Society’s reliance on a strictly defined and biologically determined gender binary pervades most practical and essential areas of our life. Critical support services such as domestic violence and homeless shelters can lead trans people to self-exclude. This leads trans people to be in greater danger from violence and abuse. Trans people are also more likely to experience unemployment. Faye cites statistics from Ireland, where it is estimated that half of all trans people are unemployed. The situation is even worse for people who experience oppression on several fronts, with trans people of colour experiencing unemployment and homelessness at even higher rates. Yet again these issues are often neglected as single-issue liberal movements focus on narrow demands whilst ignoring the urgent issues of poverty affecting many trans people.

Faye’s book is a compelling argument about what needs to change for trans and non-binary people in Britain to be liberated. She uses the word “liberation,” because she believes “that the humbler goals of ‘trans rights’ or ‘trans equality’ are insufficient.” Her conclusion, A transformed future, opens by boldly stating “there can be no liberation under capitalism. This is a fact.” She also points to change not being linear and calls out the danger of the far right.

Trans oppression, she argues, is rooted in capitalism, because the system “still relies heavily on the idea of different categories of men’s work and women’s work,” with women’s work “either poorly paid or not paid at all.” She also makes the case that capitalism requires a certain level of unemployment to function, describing how race, gender and disability are an integral part of the mix. “Social exclusion and revulsion at the existence of trans people usefully provides another class of people more likely to be left in the ranks of the unemployed” she adds.

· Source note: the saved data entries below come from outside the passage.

===== src/rtl/dly_sink_fifo.sv =====
// dly_sink_fifo
//   Credit-controlled sink buffer placed after a fixed-latency, non-stallable
//   delay chain. A credit is taken when the producer launches a word. It is
//   returned only when the consumer pops that word. Words still in the chain
//   therefore hold credits, so the FIFO cannot overflow.
//
// Ports
//   clk        clock, rising edge
//   rst        asynchronous active-high reset
//   issue_rdy  credit available (producer may launch this cycle)
//   issue_vld  producer launches a word into the delay chain
//   in_vld     a word exits the delay chain
//   in_data    data exiting the delay chain
//   out_vld    FIFO head valid
//   out_rdy    consumer accepts the head
//   out_data   FIFO head data
//   level      number of stored words
//   err        sticky flag: a word arrived with no word in flight
module dly_sink_fifo #(
  parameter int width = 1,
  parameter int depth = 4
) (
  input  logic                         clk,
  input  logic                         rst,
  output logic                         issue_rdy,
  input  logic                         issue_vld,
  input  logic                         in_vld,
  input  logic [width-1:0]             in_data,
  output logic                         out_vld,
  input  logic                         out_rdy,
  output logic [width-1:0]             out_data,
  output logic [$clog2(depth+1)-1:0]   level,
  output logic                         err
);

  localparam int lw = $clog2(depth+1);
  localparam int pw = $clog2(depth);

  logic [lw-1:0]    cred;
  logic [lw-1:0]    cnt;
  logic [pw-1:0]    wr_ptr;
  logic [pw-1:0]    rd_ptr;
  logic [width-1:0] mem [depth];

  logic issue_fire;
  logic pop;
  logic push;
  logic spurious;

  assign issue_rdy  = (cred < lw'(depth));
  assign out_vld    = (cnt != '0);
  assign out_data   = mem[rd_ptr];
  assign level      = cnt;

  assign issue_fire = issue_vld & issue_rdy;
  assign pop        = out_vld & out_rdy;
  // cred >= cnt always holds, so in-flight > 0 is simply cred > cnt.
  // The comparison uses pre-edge state. A same-cycle issue cannot cover
  // a same-cycle arrival.
  assign push       = in_vld & (cred > cnt);
  assign spurious   = in_vld & (cred == cnt);

  always_ff @(posedge clk or posedge rst) begin
    if (rst) begin
      cred   <= '0;
      cnt    <= '0;
      wr_ptr <= '0;
      rd_ptr <= '0;
      err    <= 1'b0;
    end else begin
      cred <= cred + lw'(issue_fire) - lw'(pop);
      cnt  <= cnt + lw'(push) - lw'(pop);
      if (push)
        wr_ptr <= wr_ptr + pw'(1);
      if (pop)
        rd_ptr <= rd_ptr + pw'(1);
      if (spurious)
        err <= 1'b1;
    end
  end

  // Storage is not reset. The head is don't-care while out_vld is low.
  always_ff @(posedge clk) begin
    if (push)
      mem[wr_ptr] <= in_data;
  end

endmodule


===== config.mk =====
export PLATFORM = sky130hd
export DESIGN_NAME = dly_sink_fifo
export DESIGN_NICKNAME = d
export VERILOG_FILES = /design/src/rtl/dly_sink_fifo.sv
export SDC_FILE = /design/constraint.sdc
export NUM_CORES = 1
export LEC_CHECK = 0
export CAP_MARGIN = 10
export CORE_UTILIZATION = 31
export CTS_CLUSTER_DIAMETER = 150
export DETAILED_ROUTE_END_ITERATION = 16
export PLACE_DENSITY_LB_ADDON = 0.3
export REMOVE_ABC_BUFFERS = 1
export SETUP_SLACK_MARGIN = 0.02
export SLEW_MARGIN = 20
export SYNTH_ARGS = -nofsm -noshare
export SYNTH_HDL_FRONTEND = slang
export SYNTH_SLANG_ARGS = --single-unit

===== constraint.sdc =====
create_clock -name clk -period 2.4 [get_ports clk]
set_clock_uncertainty 0.05 [all_clocks]
set_input_delay 0.72 -clock clk [delete_from_list [all_inputs] [get_ports clk]]
set_output_delay 0.72 -clock clk [all_outputs]
set_load 0.01 [all_outputs]

==> results.sh <==
export IMPL_wl_um=1290
export IMPL_required_ns=2.52
export IMPL_clock_latency_ns=0.29
export IMPL_path_buf_inv=3
export IMPL_grt_overflow=0
export IMPL_critPathMaxFanout=3
export IMPL_drtIter0Drc=5
export IMPL_worst_slack_ns=-0.00205
export IMPL_slew_headroom_pct=72.3
export IMPL_fin_tns_setup_ns=-0.00205
export IMPL_dp_cells=115
export IMPL_hold_class="reg -> reg"
export IMPL_p_int_uw=1040
export IMPL_powerDensity_nw_per_um2=1460
export IMPL_max_freq_ghz=0.416
export IMPL_violations="setup timing"
export IMPL_multi_input_comb_area_um2=430
export IMPL_synth_cell_type_count=18
export IMPL_ys_top_cells_by_area="dfrtp_1 (33%), ha_1 (17%), edfxtp_1 (14%)"
export IMPL_worstSetupPathType="reg -> reg"
export IMPL_endpoint_kind="flop"
export IMPL_dpl_cell_area_um2=1050
export IMPL_finish_utilization_pct=45.2
export IMPL_rsz0062_at_grt="true"
export IMPL_critical_path_cell_chain="ha_4, nand3b_1, a211oi_4, inv_1, ha_1, inv_1, ha_1, inv_1, fa_2, xnor2_2, xnor2_1"
export IMPL_path_common_cell="inv_1"
export IMPL_synth_area_leader_cell="dfrtp_1"
export IMPL_fin_nets=110
export IMPL_switching_share_pct=36.5
export IMPL_die_w_um=53.8
export IMPL_cp_arrival_ns=2.52
export IMPL_core_rowCount=18
export IMPL_switching_power_uw=600
export IMPL_p_clk_share_pct=8.7
export IMPL_avgSynthCellArea_um2=12.8
export IMPL_seq_area_um2=395
export IMPL_htreeDepth=1
export IMPL_cp_start_kind="flop"
export IMPL_detail_route_antenna_nets=0
export IMPL_cts_root_buf="clkbuf_4"
export IMPL_area_growth_pct=35.6
export IMPL_grt_pass1_wl_um=2100
export IMPL_die_area_um2=2900
export IMPL_nFillCells=235
export IMPL_hold_buffers=0
export IMPL_leakage_uw=0.000516
export IMPL_grt_usage_pct=10.5
export IMPL_worst_slew_pin_slew_ns=0.415
export IMPL_routedWlPerCell_um=10.8
export IMPL_yosysWarnings=0
export IMPL_tritoncts="done"
export IMPL_layout_cells_non_filler=120
export IMPL_finalHoldViolCount=0
export IMPL_cts_buffers=3
export IMPL_drc=0
export IMPL_critPathSlowestCell="dfrtp_1"
export IMPL_slowest_delay_ns=0.42
export IMPL_port_buffers=12
export IMPL_min_period_ns=2.40
export IMPL_diodes=0
export IMPL_ios=13
export IMPL_start_util_pct=33.3
export IMPL_fin_area_um2=1130
export IMPL_yosys_area_top_type_share_pct=33.0
export IMPL_period_share_pct=100
export IMPL_syn_area_um2=833
export IMPL_cts_sinks=15
export IMPL_pre_cts_ws_ns=-0.408
export IMPL_pwr_share_comb_pct=62.9
export IMPL_crit_family="adder cells"
export IMPL_setup_viol=1
export IMPL_viasPerCell=4.18
export IMPL_cts_clk_slew_worst_paths_ns=0.09
export IMPL_cap_violations=0
export IMPL_seq_area_frac_synth_pct=47.4
export IMPL_synth_seq_cells=15
export IMPL_clock_path_buffers=2
export IMPL_ir_worst_vdd_mv=0.713
export IMPL_drt_pre_antenna_iters=2
export IMPL_die_h_um=53.8
export IMPL_r2r_slack_ns=-0.002
export IMPL_core_um2=2500
export IMPL_dpl_hpwl_um=964
export IMPL_syn_instance_count=65
export IMPL_dr_total_vias=502
export IMPL_slew_viol_final=0
export IMPL_seq_power_share_pct=28.3
export IMPL_grt_pass1_vias=491
export IMPL_status="complete, but fails checks"
export IMPL_grt_max_degree=12
export IMPL_antenna_found_initial=0
export IMPL_final_layout_size_suffix_gt1_share_pct=34.4
export IMPL_gp_congestion=0.660
-- cells in the mapped netlist, drive strengths merged --
master / number
a211oi: 1
a21o: 1
a21oi: 1
and2: 4
and3: 1
dfrtp: 11
edfxtp: 4
fa: 2
ha: 11
inv: 15
mux2: 1
mux4: 1
nand2: 2
nand3b: 1
o31a: 1
or3: 1
xnor2: 6
xor2: 1
-- per-layer routing --
metal / GRT usage, % / vias to the layer above / share of wire [%]
li1: - / 254 / -
met1: 13.6 / 235 / 48
met2: 16.3 / 11 / 49
met3: 1.69 / 2 / 2.4
met4: 6.58 / 0 / 1.2
met5: 0 / - / 0
-- cell type report --
class	instances	area share, %
Multi-Input combinational cell	35	38.1
Sequential cell	15	35.0
Timing Repair Buffer	21	16.3
Inverter	15	4.98
Tap cell	30	3.32
Clock buffer	4	2.33
-- cell usage in the layout (no fill, tap or decap), drive strengths merged --
cell | netlist | routed
inv | 15 | 15
dfrtp | 11 | 11
ha | 11 | 11
clkdlybuf4s50 | 0 | 9
buf | 0 | 9
xnor2 | 6 | 6
and2 | 4 | 4
edfxtp | 4 | 4
clkbuf | 0 | 4
dlygate4sd2 | 0 | 3
nand2 | 2 | 2
fa | 2 | 2
o31a | 1 | 1
xor2 | 1 | 1
nand3b | 1 | 1
a21oi | 1 | 1
and3 | 1 | 1
a211oi | 1 | 1
mux4 | 1 | 1
or3 | 1 | 1
mux2 | 1 | 1
a21o | 1 | 1
-- timing repair --
| action | CTS | global route |
|---|---|---|
| pin swaps | 4 | 5 |
| gates cloned | 0 | 0 |
| setup endpoints to repair | 3 | 3 |
| setup buffers | 1 | 0 |
| resized for setup | 10 | 3 |
-- state kept, by name, indices dropped and copies added (netlist names) --
register,flops
mem,4
cred,3
level,3
rd_ptr,2
wr_ptr,2
err,1
-- power groups by stage --
stage	combinational [uW]	sequential (uW)	clock [uW]
floorplan	554	488	0
global placement	909	458	0
CTS	1000	468	152
global route	1160	481	161
detailed placement	923	465	0
finish	1040	466	144
-- worst register-to-register path: stages (launching register included) --
cell      delay (ns)
dfrtp_1         0.42
ha_4            0.30
nand3b_1        0.12
a211oi_4        0.24
inv_1           0.06
ha_1            0.26
inv_1           0.06
ha_1            0.13
inv_1           0.05
fa_2            0.34
xnor2_2         0.14
xnor2_1         0.12
-- stage by stage --
stage	hold slack [ns]	total power [uW]
2_1_floorplan	0.403	1040
3_3_place_gp	0.396	1370
3_5_place_dp	0.412	1390
4_1_cts	0.435	1620
5_1_grt	0.457	1810
6_report	0.437	1640
-- worst paths after layout --
path,from,to,depth (start not counted)
min reg2reg,err$_DFFE_PP0P_,err$_DFFE_PP0P_,1
min in group asynchronous,rst,wr_ptr[1]$_DFFE_PP0P_,2
min,err$_DFFE_PP0P_,err$_DFFE_PP0P_,1
max,cred[2]$_DFF_PP0_,level[2]$_DFF_PP0_,11
max reg2reg,cred[2]$_DFF_PP0_,level[2]$_DFF_PP0_,11
max in group asynchronous,rst,rd_ptr[1]$_DFFE_PP0P_,2
-- kinds of logic (layout without fill, tap and decap cells) --
logic type,Yosys count,in the layout,synth area share [%]
and+or+nand+nor,9,9,7.51
adders and majority gates,13,13,21.3
muxes,2,2,4.50
buffers and inverters,15,40,6.76
DFF,15,15,47.4
xor gates and xnor gates,7,7,7.36
AOI/OAI and AO/OA,4,4,5.11
Note: power is estimated with default switching activity, not from simulation.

Missing in her analysis is the cornerstone of socialist feminist theory: that for most of human history, society was vastly different. Pre-private property societies were matriarchal, communal and free from rigid gender binaries. With the rise of private property, these societies were overthrown, replaced with a new order based on the patriarchal nuclear family, the state and a whole host of new taboos. To once again live in a world in which women are respected, gender binaries are unheard of and sexuality is free, it will be necessary to completely uproot the existing capitalist order and put workers — in our multi-racial rainbow diversity — in charge!

I would like to have seen Faye make a clearer case for how to achieve her vision. She brushes over protests, civil disobedience, community work, care work and bridge building with other oppressed minorities. And, while strongly advocating that capitalism must go, she does not make a clear case for what those seeking to end transphobia should do now to advance this goal. Without this perspective, Faye is left relying on her belief that the “Labour Party is the only instrument by which trans people’s rights are championed in electoral politics.”

There are no short cuts — grassroots organising is necessary to build momentum for change. It’s how people learn that the working class majority, not the parliament, are the route to lasting revolutionary change. My own experience of fighting the Religious Discrimination Bill taught me that. It was not the Labor party that halted the bill in February — they were in fact in favour of it! What stopped this bill, for now at least, was mass public outcry. It was the fact that 77% of Australians opposed the bill and made their voices heard. It was this show of solidarity, not the people sitting in parliament debating the livelihoods and safety of transgender people, that halted this legislation which would entrench bigotry.

The Transgender Issue is well worth reading. It is a sophisticated and compelling argument for justice, demanding that the scapegoating of transgender people must stop!

Alex is a non-binary retail worker and unionist with the Retail and Fast Food Workers Union. They are a member of Radical Women.